The Cybersecurity roundtable, animated by Pascal Steichen, the head of Securitymadein.lu and Christophe Bianco, Managing Partner of Excellium Service, provided an overview of Cybersecurity from a Board level perspective. Issues discussed included:
  • How to approach cybersecurity as an enterprise-wide risk management issue, not just an IT issue.
  • Understanding the legal implications of cyber risks, and what insurance is necessary.
  • What the Board should have access to regarding cybersecurity expertise.
  • Getting adequate time for cyber risk management on board agendas
  • What Directors should set in term of expectations for management in establishing an enterprise cyber-risk management framework.
  • Which level of detail that Boards need to discuss regarding cyber risk management and risk treatment.


A visit to Room42 concluded the session. Room42 is a crisis simulation centre operated by Securitymadein.lu inside the C3. Participants are completely immersed for 2 hours in a cyberattack simulation game designed to build skills suitable for real life situations.

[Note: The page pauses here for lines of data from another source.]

`config.mk`:
```
export PLATFORM = sky130hd
export DESIGN_NAME = id_stage
export DESIGN_NICKNAME = d
export VERILOG_FILES = /design/src/logic/pipe_ctrl_pkg.sv /design/src/logic/rv_isa_pkg.sv /design/src/logic/ctrl_encode.sv /design/src/logic/id_ex_reg.sv /design/src/logic/id_stage.sv /design/src/logic/imm_gen.sv /design/src/logic/opcode_classify.sv /design/src/logic/operand_bypass.sv
export VERILOG_INCLUDE_DIRS = /design/src /design/src/logic
export SDC_FILE = /design/constraint.sdc
export NUM_CORES = 1
export LEC_CHECK = 0
export CORE_AREA = 4 4 292 294
export CTS_CLUSTER_DIAMETER = 150
export CTS_CLUSTER_SIZE = 24
export DETAILED_ROUTE_END_ITERATION = 8
export DIE_AREA = 0 0 296 298
export DONT_BUFFER_PORTS = 1
export PLACE_DENSITY = 0.36
export SLEW_MARGIN = 15
export SYNTH_ARGS = -nofsm -noshare
export SYNTH_HDL_FRONTEND = slang
export SYNTH_SLANG_ARGS = --single-unit
```
`constraint.sdc`:
```
create_clock -name clk_i -period 10.18 [get_ports clk_i]
set_clock_uncertainty 0.1 [all_clocks]
set_input_delay 1.018 -clock clk_i [delete_from_list [all_inputs] [get_ports clk_i]]
set_output_delay 1.018 -clock clk_i [all_outputs]
set_load 0.01 [all_outputs]
```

In response to interest from attendees, we will offer an extended half day Cybersecurity training in September, using practical business cases targeted at board members on the following topics:
  • Data breach Management roles and responsibilities.
  • The board in a context of a cybersecurity incident.
  • Is Cyber Insurance an answer?
  • Regulation and risk management.




The Compliance roundtable, animated by Nadia Manzari, Karen O’Sullivan and David Hagen from the CSSF, and Bert Boerman of Governance.com connected the key topics of Digitalisation, Compliance and the Board. Issues discussed included:
  • What is digitalisation as it relates to compliance, why is it an important topic for the board?
  • Some examples of how a successful digital compliance strategy can help you.
  • What are the responsibilities of the Board regarding digitalisation of compliance?
  • What are the compliance risks of not doing anything regarding digitalisation?
  • Where is your business in its compliance digitalisation journey and how do you assess this?
  • What can you do to help you drive digitalisation of your compliance processes both in the board and in the organisation?
  • The difference between the roles of Fund Boards vs Corporate Boards in the Digitalisation context.

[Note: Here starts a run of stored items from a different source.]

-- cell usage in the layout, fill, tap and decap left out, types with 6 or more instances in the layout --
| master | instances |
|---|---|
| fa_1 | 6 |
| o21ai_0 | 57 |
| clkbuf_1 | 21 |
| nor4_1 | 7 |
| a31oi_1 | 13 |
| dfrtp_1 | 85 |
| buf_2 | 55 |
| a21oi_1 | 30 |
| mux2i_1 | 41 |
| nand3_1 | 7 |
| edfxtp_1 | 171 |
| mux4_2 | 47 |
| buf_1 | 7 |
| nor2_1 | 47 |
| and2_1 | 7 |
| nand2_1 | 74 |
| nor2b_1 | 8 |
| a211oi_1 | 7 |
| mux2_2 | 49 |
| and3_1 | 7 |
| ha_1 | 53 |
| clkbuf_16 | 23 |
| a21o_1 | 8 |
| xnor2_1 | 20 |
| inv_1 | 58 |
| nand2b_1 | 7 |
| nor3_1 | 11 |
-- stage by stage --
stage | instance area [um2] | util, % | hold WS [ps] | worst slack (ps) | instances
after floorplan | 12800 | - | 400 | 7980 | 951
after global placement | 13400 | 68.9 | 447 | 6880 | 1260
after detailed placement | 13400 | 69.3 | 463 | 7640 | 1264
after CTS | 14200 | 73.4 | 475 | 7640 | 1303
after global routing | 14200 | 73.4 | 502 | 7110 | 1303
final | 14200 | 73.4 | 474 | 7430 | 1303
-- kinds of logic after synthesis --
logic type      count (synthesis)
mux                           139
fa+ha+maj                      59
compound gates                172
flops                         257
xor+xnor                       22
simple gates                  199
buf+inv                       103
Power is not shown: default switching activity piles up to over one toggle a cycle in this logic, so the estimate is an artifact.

It was clear from both events that the format should be extended in future to allow for deeper discussion of these important topics. We will continue the Digital Director Roundtable with events discussing the boardroom perspective on digital topics, including GDPR (13 June), Efficiency, and Growth, and will repeat both Compliance and Cybersecurity in future.

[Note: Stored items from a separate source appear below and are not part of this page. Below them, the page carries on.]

--- src/logic/mtx_pkg.sv ---
package mtx_pkg;

  // phase and sample widths
  localparam int PHASE_WIDTH    = 24;
  localparam int SAMPLE_WIDTH   = 16;                // two's complement sin/cos
  localparam int LUT_ADDR_WIDTH = 8;                 // quarter table address bits
  localparam int LUT_DATA_WIDTH = SAMPLE_WIDTH - 1;  // unsigned magnitude
  localparam int LUT_DEPTH      = 1 << LUT_ADDR_WIDTH;
  localparam int LUT_AMPL       = 32767;
  localparam real LUT_PI        = 3.14159265358979;

  // quarter table entry i = round(32767 * sin(pi/2 * (i + 0.5) / 256))
  // the half-step offset keeps the mirrored cosine read exact

  // frame shape
  localparam int NUM_SYMBOLS        = 16;
  localparam int SAMPLES_PER_SYMBOL = 1280;
  localparam int SAMPLE_CNT_WIDTH   = $clog2(SAMPLES_PER_SYMBOL);
  localparam int SYMBOL_CNT_WIDTH   = $clog2(NUM_SYMBOLS);
  localparam logic [SAMPLE_CNT_WIDTH-1:0] LAST_SAMPLE =
    SAMPLE_CNT_WIDTH'(SAMPLES_PER_SYMBOL - 1);
  localparam logic [SYMBOL_CNT_WIDTH-1:0] LAST_SYMBOL =
    SYMBOL_CNT_WIDTH'(NUM_SYMBOLS - 1);

  // tone parameters
  localparam logic [PHASE_WIDTH-1:0] START_PH     = (1 << (PHASE_WIDTH - 1))
                                                  + (1 << (PHASE_WIDTH - 2));
  localparam logic [PHASE_WIDTH-1:0] NPH_SHIFT    = 1 << (PHASE_WIDTH - 2);
  localparam logic [PHASE_WIDTH-1:0] START_PH_INC = 16384;
  localparam logic [PHASE_WIDTH-1:0] DPH_INC      = 16384;

  // credit port
  localparam int CREDIT_WIDTH = 4;
  localparam logic [CREDIT_WIDTH-1:0] INIT_CREDITS = 4'd8;  // receiver buffer depth

  typedef enum logic [1:0] {
    PH_HOLD        = 2'd0,
    PH_STEP        = 2'd1,
    PH_NEXT_SYMBOL = 2'd2,
    PH_NEW_FRAME   = 2'd3
  } ph_op_e;

  typedef enum logic {
    ST_IDLE = 1'b0,
    ST_RUN  = 1'b1
  } seq_state_e;

  typedef struct packed {
    ph_op_e op;
    logic   last_in_symbol;
    logic   last_in_frame;
  } ph_cmd_t;

  typedef struct packed {
    logic [SAMPLE_WIDTH-1:0] sin;
    logic [SAMPLE_WIDTH-1:0] cos;
    logic                    last_in_symbol;
    logic                    last_in_frame;
  } mtx_sample_t;

endpackage

--- src/logic/mtx_seq_ctrl.sv ---
`timescale 1ns/1ps

module mtx_seq_ctrl (
  input  logic             clk,
  input  logic             reset,
  input  logic             run,
  input  logic             credit_return,
  output mtx_pkg::ph_cmd_t cmd,
  output logic             cmd_valid,
  output logic             busy
);

  mtx_pkg::seq_state_e                     state;
  logic [mtx_pkg::SAMPLE_CNT_WIDTH-1:0]    sample_cnt;
  logic [mtx_pkg::SYMBOL_CNT_WIDTH-1:0]    symbol_cnt;
  logic [mtx_pkg::CREDIT_WIDTH-1:0]        credits;
  logic                                    issue;
  logic                                    last_in_symbol;
  logic                                    last_in_frame;

  assign issue          = (state == mtx_pkg::ST_RUN) && (credits != '0);
  assign last_in_symbol = (sample_cnt == mtx_pkg::LAST_SAMPLE);
  assign last_in_frame  = last_in_symbol && (symbol_cnt == mtx_pkg::LAST_SYMBOL);

  // opcode per issued sample
  always_comb begin
    cmd.op = mtx_pkg::PH_HOLD;
    if (issue) begin
      if (sample_cnt != '0) begin
        cmd.op = mtx_pkg::PH_STEP;
      end else if (symbol_cnt == '0) begin
        cmd.op = mtx_pkg::PH_NEW_FRAME;
      end else begin
        cmd.op = mtx_pkg::PH_NEXT_SYMBOL;
      end
    end
    cmd.last_in_symbol = issue && last_in_symbol;
    cmd.last_in_frame  = issue && last_in_frame;
  end

  assign cmd_valid = issue;
  assign busy      = (state == mtx_pkg::ST_RUN);

  always_ff @(posedge clk) begin
    if (reset) begin
      state      <= mtx_pkg::ST_IDLE;
      sample_cnt <= '0;
      symbol_cnt <= '0;
    end else begin
      case (state)
        mtx_pkg::ST_IDLE: begin
          if (run) begin
            state <= mtx_pkg::ST_RUN;  // counters already at frame start
          end
        end
        mtx_pkg::ST_RUN: begin
          if (issue) begin
            if (last_in_symbol) begin
              sample_cnt <= '0;
              if (last_in_frame) begin
                symbol_cnt <= '0;
                if (!run) begin
                  state <= mtx_pkg::ST_IDLE;  // stop only at frame end
                end
              end else begin
                symbol_cnt <= symbol_cnt + 1'b1;
              end
            end else begin
              sample_cnt <= sample_cnt + 1'b1;
            end
          end
        end
        default: state <= mtx_pkg::ST_IDLE;
      endcase
    end
  end

  // one credit spent per issue, one regained per return
  always_ff @(posedge clk) begin
    if (reset) begin
      credits <= mtx_pkg::INIT_CREDITS;
    end else if (issue && !credit_return) begin
      credits <= credits - 1'b1;
    end else if (!issue && credit_return) begin
      credits <= credits + 1'b1;
    end
  end

  // the receiver can never hand back more than it was given
  a_credit_bound: assert property (
    @(posedge clk) disable iff (reset)
    credits <= mtx_pkg::INIT_CREDITS
  ) else $error("credit count above INIT_CREDITS");

  a_no_return_when_full: assert property (
    @(posedge clk) disable iff (reset)
    credit_return |-> (credits != mtx_pkg::INIT_CREDITS)
  ) else $error("credit_return with no sample outstanding");

endmodule

--- config.mk ---
export PLATFORM = sky130hd
export DESIGN_NAME = mtx_seq_ctrl
export DESIGN_NICKNAME = d
export VERILOG_FILES = /design/src/logic/mtx_pkg.sv /design/src/logic/mtx_seq_ctrl.sv
export SDC_FILE = /design/constraint.sdc
export NUM_CORES = 1
export LEC_CHECK = 0
export BUFFER_PORTS_ARGS = -buffer_cell sky130_fd_sc_hd__buf_2
export CELL_PAD_IN_SITES_DETAIL_PLACEMENT = 1
export CELL_PAD_IN_SITES_GLOBAL_PLACEMENT = 2
export CORE_MARGIN = 2
export CORE_UTILIZATION = 38
export CTS_CLUSTER_SIZE = 28
export DETAILED_ROUTE_END_ITERATION = 8
export HOLD_SLACK_MARGIN = 0.08
export PLACE_DENSITY_LB_ADDON = 0.05
export RECOVER_POWER = 25
export SYNTH_ARGS = -nofsm -noshare
export SYNTH_HDL_FRONTEND = slang
export SYNTH_SLANG_ARGS = --single-unit
--- constraint.sdc ---
create_clock -name clk -period 4.57 [get_ports clk]
set_clock_uncertainty 0.15 [all_clocks]
set_input_delay 0.2285 -clock clk [delete_from_list [all_inputs] [get_ports clk]]
set_output_delay 0.2285 -clock clk [all_outputs]
set_load 0.05 [all_outputs]
==> metrics.md <==
| Metric | Value |
|---|---|
| Overall routing resource usage | `16.5%` |
| Post-synth cell types | `32` |
| Hold path start | `reset` |
| Max clock buf depth | `2` |
| Worst-Margin Slew | `796 ps` |
| Worst Path Required | `4660 ps` |
| Fmax | `327 MHz` |
| Core Rows | `19` |
| TritonCTS Buffers | `3` |
| Worst r2r path cells | `9` |
| Power Total | `0.000370 W` |
| Fin. Hold Viols | `0` |
| Slew headroom | `46.8%` |
| Root buffer cell | `clkbuf_4` |
| Routed len/inst | `14.0 um` |
| Worst R2R Setup Slack | `1520 ps` |
| Hold Crit Depth | `2` |
| Mapped Cells | `130` |
| DRT antenna net count | `0` |
| Slew Viols, Final | `0` |
| TNS Setup | `0 ps` |
| Fin crit share | `66.8%` |
| I/O pin cnt | `10` |
| Layout cell share with drive strength beyond 1 | `11.3%` |
| Initial antenna violation count | `0` |
| Post-synthesis sequential area ratio | `35.7%` |
| Port Buf Inserts | `9` |
| Critical path arrival | `3140 ps` |
| Via/cell ratio | `5.33` |
| Syn_nets | `141` |
| Routability cong. | `0.799` |
| H-tree depth reported by CTS | `1` |
| Initial Utilization | `40.3%` |
| Final setup fails | `0` |
| Final core occ | `44.0%` |
| CTS Sinks | `20` |
| Number of global-route vias before repair | `939` |
| CTS tree | `done` |
| Final min period | `3050 ps` |
| Number of synthesized flops with an enable pin | `0` |
| Core area | `2780 sq um` |
| Power Dens Cells | `303 nW/um^2` |
| Worst Setup SP | `credits[2]$_SDFFE_PP0P_` |
| VDD IR-drop max | `0.153 mV` |
| CTS clock-pin slew for the worst setup and hold paths | `110 ps` |
| Resized cells post-CTS | `0` |
| Hold WC Path Type | `in2reg` |
| Die area | `3400 sq um` |
| DP HPWL | `1770 um` |
| Unrepaired setup endpoints after global routing | `no` |
| Crit Path Class | `reg2reg` |
| DP Cell Count | `167` |
| Drt drc | `0` |
| Detailed Route Iter0 Violations | `30` |
| Total grt overflow | `0` |
| N_diodes | `0` |
| Mapped Avg Cell Area | `8.62 sq um` |
| Synthesis-to-layout area growth | `9.15%` |
| Synth warn | `0` |
| Leak | `0.474 nW` |
| Post-CTS setup buffers | `0` |
| Post-synth top flop | `dfxtp_1` |
| Max-cap violations | `0` |
| Worst flop-to-flop path startpoint | `credits[2]$_SDFFE_PP0P_` |
| DRT Pass-1 Iters | `4` |
| Setup WS pre-CTS | `1480 ps` |
| Largest net degree at the start of global routing | `15` |
| Layout Nets | `153` |
| Worst Slack Setup Final | `1520 ps` |
| Total Wirelength | `2410 um` |
| First-pass GRT wire length | `4330 um` |
| Via count | `916` |
| Status | `complete, no violations` |
| Final Non-Filler Cells | `172` |
| CP Capture Type | `register` |
| CP startpoint kind | `register` |
| Die H | `58.3 um` |
| Synth Register Bits | `20` |
| Synth async-reset ratio | `0%` |
| Clk_lat worst skew | `300 ps` |
| Die width | `58.3 um` |
| Post-synthesis cell area | `1120 sq um` |
| Critical Path Fanout Max | `14` |
-- worst max-delay path, cell delays in order (launching register included) --
cell,delay (ps)
dfxtp_1,390
o41ai_4,800
inv_1,270
ha_1,330
xor2_1,170
ha_1,190
a21oi_1,150
xor2_1,90
or3_1,310
a21oi_1,140
-- cells in the mapped netlist (2+ instances only) --
cell | number | area, sq um
xnor2_1 | 7 | 61.3
o21ai_0 | 2 | 10.0
nand3b_1 | 3 | 22.5
or3_1 | 2 | 12.5
inv_1 | 8 | 30.0
nor2b_1 | 4 | 25.0
nand3_1 | 6 | 30.0
nand4_1 | 2 | 12.5
nand2_1 | 11 | 41.3
nor2_1 | 19 | 71.3
nor3_1 | 4 | 20.0
nor4_1 | 2 | 12.5
mux2i_1 | 4 | 40.0
a21oi_1 | 9 | 45.0
a31oi_1 | 2 | 12.5
dfxtp_1 | 20 | 400
xor2_1 | 4 | 35.0
ha_1 | 7 | 87.6
-- what timing repair did --
action                                 CTS  global route
hold buffers                             1             0
setup endpoints to repair                0             0
endpoints found under the hold margin    1             0
-- layout by cell type (no fill, tap or decap), types with 2 or more instances in the layout --
cell type,n
a21oi_1,9
a31oi_1,2
buf_2,8
clkbuf_4,3
dfxtp_1,20
ha_1,7
inv_1,8
mux2i_1,4
nand2_1,11
nand3_1,6
nand3b_1,3
nand4_1,2
nor2_1,19
nor2b_1,4
nor3_1,4
nor4_1,2
o21ai_0,2
or3_1,2
xnor2_1,7
xor2_1,4
-- through the flow --
step | hold WS, ps | instance area [sq um]
floorplan | 151 | 1120
global placement | 313 | 1180
detailed placement | 327 | 1180
CTS | 99.1 | 1230
global route | 115 | 1220
finish | 107 | 1220
-- report_power, final --
group	internal [W]	switching [W]	total [W]	leakage, nW
logic	0.0000260	0.0000438	0.0000698	0.291
registers	0.000183	0.0000141	0.000197	0.162
clock network	0.0000485	0.0000548	0.000103	0.0210
total	0.000258	0.000113	0.000370	0.474
-- cells by family after synthesis --
kind of cell | share of synthesized area, %
muxes | 3.57
and+or+nand+nor | 28.3
adders and majority gates | 7.81
DFF | 35.7
AOI/OAI and AO/OA | 11.3
buffers and inverters | 4.69
xor gates and xnor gates | 8.59
-- metal layers --
layer	GRT usage (%)	part of all wire (%)	wire, um	vias up
met5	0	0	0	-
met4	5.98	0.67	16	0
met3	1.98	1.8	44	2
met2	27.6	47	1140	6
met1	21.7	50	1210	437
li1	-	-	-	471
-- registers in the layout, indices dropped and copies added (netlist names) --
| register | count |
|---|---|
| busy | 1 |
| credits | 4 |
| sample_cnt | 11 |
| symbol_cnt | 4 |
-- worst paths after layout --
check	to
max reg2reg	credits[2]$_SDFFE_PP0P_
min reg2reg	sample_cnt[0]$_SDFFE_PP0P_
max	credits[2]$_SDFFE_PP0P_
min	credits[1]$_SDFFE_PP0P_
-- layout make-up --
class | instances | area, sq um
Fill cell | 339 | 1560
Timing Repair Buffer | 10 | 53.8
Sequential cell | 20 | 400
Clock buffer | 4 | 36.3
Multi-Input combinational cell | 99 | 664
Tap cell | 31 | 38.8
Inverter | 8 | 30.0
No activity file was read; power rests on OpenSTA's default activity.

More information on future roundtables, and the planned Cybersecurity training will follow.

The Digital Director Breakfast Roundtables offer an opportunity for attendees to learn and share knowledge with peers, guided by experts in the field. The aim is to provide a positive, informal but challenging space to discuss issues that confront directors daily. The format is simple: an introduction from an expert, followed by guided conversations with peers in small groups, and a closing discussion with the wider group. Breakfast Roundtables will be run approximately monthly on various digital related topics.